* **Required work**
Examine each line of the data. Copy those that contain the string "timing".

* **Records**
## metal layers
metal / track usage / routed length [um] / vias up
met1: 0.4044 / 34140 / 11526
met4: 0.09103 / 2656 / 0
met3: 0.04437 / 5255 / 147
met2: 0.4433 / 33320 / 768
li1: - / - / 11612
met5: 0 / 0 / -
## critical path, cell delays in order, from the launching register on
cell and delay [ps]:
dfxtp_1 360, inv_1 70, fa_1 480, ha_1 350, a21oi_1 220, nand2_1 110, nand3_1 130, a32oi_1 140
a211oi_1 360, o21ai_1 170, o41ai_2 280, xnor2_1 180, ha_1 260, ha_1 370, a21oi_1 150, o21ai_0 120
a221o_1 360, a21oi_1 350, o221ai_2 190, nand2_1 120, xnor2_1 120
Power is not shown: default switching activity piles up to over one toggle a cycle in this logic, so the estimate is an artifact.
===== src/logic/dcache_req_stage.sv =====
`timescale 1ns/1ps

module dcache_req_stage (
    input  logic                           clk_g,
    input  logic                           resetn,
    input  logic                           req,
    input  logic                           wr,
    input  logic [dcache_pkg::ADDR_W-1:0]  addr,
    input  logic [dcache_pkg::STRB_W-1:0]  wstrb,
    input  dcache_pkg::word_t              wdata,
    input  logic                           lookup_ready,
    input  logic                           data_ok,
    output logic                           addr_ok,
    output logic                           pending,
    output logic                           req_wr,
    output dcache_pkg::tag_t               req_tag,
    output dcache_pkg::index_t             req_index,
    output dcache_pkg::word_sel_t          req_word,
    output logic [dcache_pkg::STRB_W-1:0]  req_wstrb,
    output dcache_pkg::word_t              req_wdata
);

    import dcache_pkg::*;

    logic accept;

    // the controller decides when a new lookup may start
    assign addr_ok = req && lookup_ready;
    assign accept  = req && addr_ok;

    // a new accept wins over the finishing data_ok
    always_ff @(posedge clk_g) begin
        if (!resetn) begin
            pending <= 1'b0;
        end else if (accept) begin
            pending <= 1'b1;
        end else if (data_ok) begin
            pending <= 1'b0;
        end
    end

    // request payload with the address split into its fields
    always_ff @(posedge clk_g) begin
        if (accept) begin
            req_wr    <= wr;
            req_tag   <= addr[ADDR_W-1 -: TAG_W];
            req_index <= addr[OFFSET_W +: INDEX_W];
            req_word  <= addr[OFFSET_W-1 -: WORD_SEL_W];
            req_wstrb <= wstrb;
            req_wdata <= wdata;
        end
    end

endmodule
===== src/logic/dcache_pkg.sv =====
package dcache_pkg;

    // cache geometry
    localparam int unsigned WAYS       = 2;
    localparam int unsigned SETS       = 16;
    localparam int unsigned LINE_WORDS = 4;

    localparam int unsigned ADDR_W     = 32;
    localparam int unsigned WORD_W     = 32;
    localparam int unsigned STRB_W     = WORD_W / 8;
    localparam int unsigned LINE_W     = LINE_WORDS * WORD_W;

    // address fields from the top down are tag | index | word | byte
    localparam int unsigned OFFSET_W   = 4;
    localparam int unsigned INDEX_W    = 4;
    localparam int unsigned TAG_W      = ADDR_W - INDEX_W - OFFSET_W;
    localparam int unsigned WORD_SEL_W = $clog2(LINE_WORDS);
    localparam int unsigned WAY_W      = $clog2(WAYS);

    typedef logic [WORD_W-1:0]     word_t;

    // word 0 sits in the low bits
    typedef logic [LINE_W-1:0]     line_t;

    typedef logic [TAG_W-1:0]      tag_t;
    typedef logic [INDEX_W-1:0]    index_t;
    typedef logic [WORD_SEL_W-1:0] word_sel_t;
    typedef logic [WAY_W-1:0]      way_t;

    // miss handling walk
    typedef enum logic [2:0] {
        LOOKUP,
        MISS_DIRTY,
        WRITEBACK,
        MISS_CLEAN,
        REFILL,
        REFILL_DONE
    } cache_state_e;

endpackage


===== src/logic/dcache_ctrl.sv =====
`timescale 1ns/1ps

module dcache_ctrl (
    input  logic clk_g,
    input  logic resetn,
    input  logic pending,
    input  logic req_wr,
    input  logic hit,
    input  logic victim_dirty,
    input  logic rd_rdy,
    input  logic ret_valid,
    input  logic wr_rdy,
    input  logic wr_bvalid,
    output logic lookup_ready,
    output logic store_en,
    output logic refill_en,
    output logic rd_req,
    output logic wr_req,
    output logic data_ok
);

    import dcache_pkg::*;

    cache_state_e state;
    cache_state_e state_next;

    always_ff @(posedge clk_g) begin
        if (!resetn) begin
            state <= LOOKUP;
        end else begin
            state <= state_next;
        end
    end

    always_comb begin
        state_next = state;
        case (state)
            LOOKUP: begin
                if (pending && !hit) begin
                    state_next = victim_dirty ? MISS_DIRTY : MISS_CLEAN;
                end
            end
            MISS_DIRTY: begin
                if (wr_rdy) begin
                    state_next = WRITEBACK;
                end
            end
            WRITEBACK: begin
                // line must be in memory before the refill read goes out
                if (wr_bvalid) begin
                    state_next = MISS_CLEAN;
                end
            end
            MISS_CLEAN: begin
                if (rd_rdy) begin
                    state_next = REFILL;
                end
            end
            REFILL: begin
                if (ret_valid) begin
                    state_next = REFILL_DONE;
                end
            end
            REFILL_DONE: begin
                state_next = LOOKUP;
            end
            default: begin
                state_next = LOOKUP;
            end
        endcase
    end

    // the held request replays its lookup after REFILL_DONE,
    // so no new request may slip in during that cycle
    assign lookup_ready = (state_next == LOOKUP) && (state != REFILL_DONE);

    assign data_ok   = (state == LOOKUP) && pending && hit;
    assign store_en  = data_ok && req_wr;
    assign refill_en = (state == REFILL) && ret_valid;

    // memory requests are level held in their wait states
    assign rd_req = (state == MISS_CLEAN);
    assign wr_req = (state == MISS_DIRTY);

endmodule


===== config.mk =====
export PLATFORM = sky130hd
export DESIGN_NAME = dcache_ctrl
export DESIGN_NICKNAME = d
export VERILOG_FILES = /design/src/logic/dcache_pkg.sv /design/src/logic/dcache_ctrl.sv
export SDC_FILE = /design/constraint.sdc
export NUM_CORES = 1
export LEC_CHECK = 0
export ABC_AREA = 1
export BUFFER_PORTS_ARGS = -buffer_cell sky130_fd_sc_hd__buf_2
export CORE_AREA = 2 2 39 41
export CTS_BUF_LIST = sky130_fd_sc_hd__clkbuf_4
export CTS_CLUSTER_SIZE = 16
export DETAILED_ROUTE_END_ITERATION = 10
export DIE_AREA = 0 0 41 43
export SETUP_SLACK_MARGIN = 0.2
export SLEW_MARGIN = 20
export SYNTH_ARGS = -nofsm -noshare
export SYNTH_HDL_FRONTEND = slang
export SYNTH_SLANG_ARGS = --single-unit

===== constraint.sdc =====
create_clock -name clk_g -period 0.85 [get_ports clk_g]
set_input_delay 0.085 -clock clk_g [delete_from_list [all_inputs] [get_ports clk_g]]
set_output_delay 0.085 -clock clk_g [all_outputs]
set_load 0.005 [all_outputs]

==> run_results.csv, run 1 <==
group,metric,value,unit
power,finalPower,679.3,uW
final_layout,largest_register_ff_count,3,
final_layout,final_util,36.26,%
clock_tree,clockBufferDepth,2,
logic_synthesis,seq_area_frac_synth,20.17,%
die,core_area,1384,um2
global_route,antenna_found_initial,0,
place,placed_area,425.4,um2
worst_setup_path,cpLargestDelayFamily,"flip-flops",
final_layout,diodes,0,
die,rows,14,
power,irDropWorstVdd,454.5,uV
final_layout,drive_gt1_share,61.64,%
final_layout,nets,84,
drt,drc,0,
global_route,grt_max_degree,9,
die,die_area,1763,um2
timing,rsz0062_at_grt,"true",
worst_setup_path,startpoint,"state[2]",
clock_tree,htree_levels,1,
clock_tree,cts_sinks,3,
logic_synthesis,avgSynthCellArea,6.077,um2
outcome,violations,"negative setup slack",
drt,wirelength,699,um
place,port_buffers,15,
timing,fmax,778.0,MHz
logic_synthesis,synth_cell_types,18,
logic_synthesis,netlist_area,297.8,um2
final_layout,stdcell_area,501.7,um2
timing,fin_crit_sh,151.2,%
timing,setup_violations,9,
global_route,grt_pass1_wl,1117,um
final_layout,top_register,"state",
place,hpwl,542.5,um
logic_synthesis,syn-num-nets,59,
worst_setup_path,path_max_fanout,7,
drt,ant_nets,0,
timing,max_slew.worst_pin.slew,0.1951,ns
worst_setup_path,rr_startpoint,"state[0]",
clock_tree,cts_hold_buf,0,
outcome,outcome,"finished with violations",
worst_setup_path,cp-end-kind,"output pin",
final_layout,final_common_cell,"buf_2",
clock_tree,root_buffer,"clkbuf_4",
die,start_util,21.52,%
worst_setup_path,slowest_delay,0.37,ns
worst_setup_path,crit_chain,"buf_4, nand3_2, nand2_2, inv_2, nand2_1, nor2_1, buf_2",
timing,hold_viol_final,0,
timing,drv_slew,0,
power,p_leak,0.2736,nW
power,power.density,1354,nW/um2
logic_synthesis,ys_ff_latch,3,
drt,vias_per_cell,4.034,
worst_setup_path,slowest_stage,"dfxtp_4",
worst_setup_path,worstSetupPathType,"reg2out",
drt,vias,359,
worst_setup_path,path_buf_inv,3,
timing,setup_ws,-0.4354,ns
clock_tree,cts_buffers,3,
worst_hold_path,hp-start,"resetn",
clock_tree,path_clk_slew,0.04,ns
die,io_pins,16,
worst_setup_path,arrival,1.20,ns
run,drv_cap,0,
timing,relSlewSlack,86.90,%
worst_hold_path,min_path_type,"in2reg",
worst_setup_path,cp.required,0.76,ns
drt,routedWlPerCell,7.854,um
clock_tree,cts_tree,"built",
die,fp.dieW,41,um
logic_synthesis,syn_inst,49,
timing,fin_skew,0.003973,ns
global_route,grt_pass1_vias,287,
drt,drtPass1Iterations,4,
drt,first_iter_violations,6,
logic_synthesis,yosysWarnings,0,
worst_setup_path,start_kind,"register",
clock_tree,insertion_delay,0.24,ns
global_route,grt_usage,9.829,%
timing,min_period,1.285,ns
global_route,grt_overflow_total,0,
final_layout,mostFrequentLayoutCells,"buf_2, nand2_1, inv_1",
final_layout,area_delta_synth_final,68.49,%
die,dieHeight,43,um
place,place.gp.congestion,0.7825,
final_layout,top_regs,"state (3)",
-- path summary, 6_finish.rpt --
| path | endpoint | slack (ns) | cells after the start |
|---|---|---|---|
| worst max-delay path | lookup_ready | -0.44 | 7 |
| worst min-delay path | state[2] | 0.11 | 3 |
| worst max register to register | state[1] | -0.17 | 4 |
| worst min register to register | state[2] | 0.54 | 2 |
-- through the flow --
stage                     setup slack, ns  cells  setup TNS (ns)  hold slack, ns
after floorplan                  -0.05603     49         -0.1573          0.2343
after global placement            -0.2199     82         -0.8303          0.3546
after detailed placement          -0.2199     82         -0.8490          0.3491
after CTS                         -0.4392     87          -2.320          0.1015
after global routing              -0.4959     89          -2.861          0.1305
final                             -0.4354     89          -2.313          0.1057
==> src/rtl/line_scanout.sv <==
/* reads the displayed bank one pixel per pix_en
   line_start swaps banks and must not come while a fetch runs
   pixel and pix_valid follow pix_en by two cycles, no back-pressure */
`timescale 1ns/1ps
`include "tile_consts.svh"

module line_scanout (
    input  logic                    clk,
    input  logic                    rst,
    input  logic                    line_start,
    input  logic                    pix_en,
    input  tile_pkg::line_px_t      rdata,
    output logic                    rbank,
    output logic [`TILE_BUF_AW-1:0] raddr,
    output tile_pkg::line_px_t      pixel,
    output logic                    pix_valid
);
    logic issue;
    logic rd_v;     // read in flight in the buffer

    // pixels past the visible width are dropped
    assign issue = pix_en && !line_start && (raddr < 9'(`TILE_LINE_W));

    always_ff @(posedge clk or posedge rst) begin
        if (rst) begin
            rbank     <= 1'b0;
            raddr     <= '0;
            rd_v      <= 1'b0;
            pix_valid <= 1'b0;
        end else begin
            if (line_start) begin
                rbank <= ~rbank;
                raddr <= '0;
            end else if (issue) begin
                raddr <= raddr + 1'b1;
            end
            rd_v      <= issue;
            pix_valid <= rd_v;
        end
    end

    always_ff @(posedge clk) begin
        if (rd_v)
            pixel <= rdata;     // buffer output for the previous raddr
    end

endmodule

* **Response box**
timing,rsz0062_at_grt,"true",
timing,fmax,778.0,MHz
timing,fin_crit_sh,151.2,%
timing,setup_violations,9,
timing,max_slew.worst_pin.slew,0.1951,ns
timing,hold_viol_final,0,
timing,drv_slew,0,
timing,setup_ws,-0.4354,ns
timing,relSlewSlack,86.90,%
timing,fin_skew,0.003973,ns
timing,min_period,1.285,ns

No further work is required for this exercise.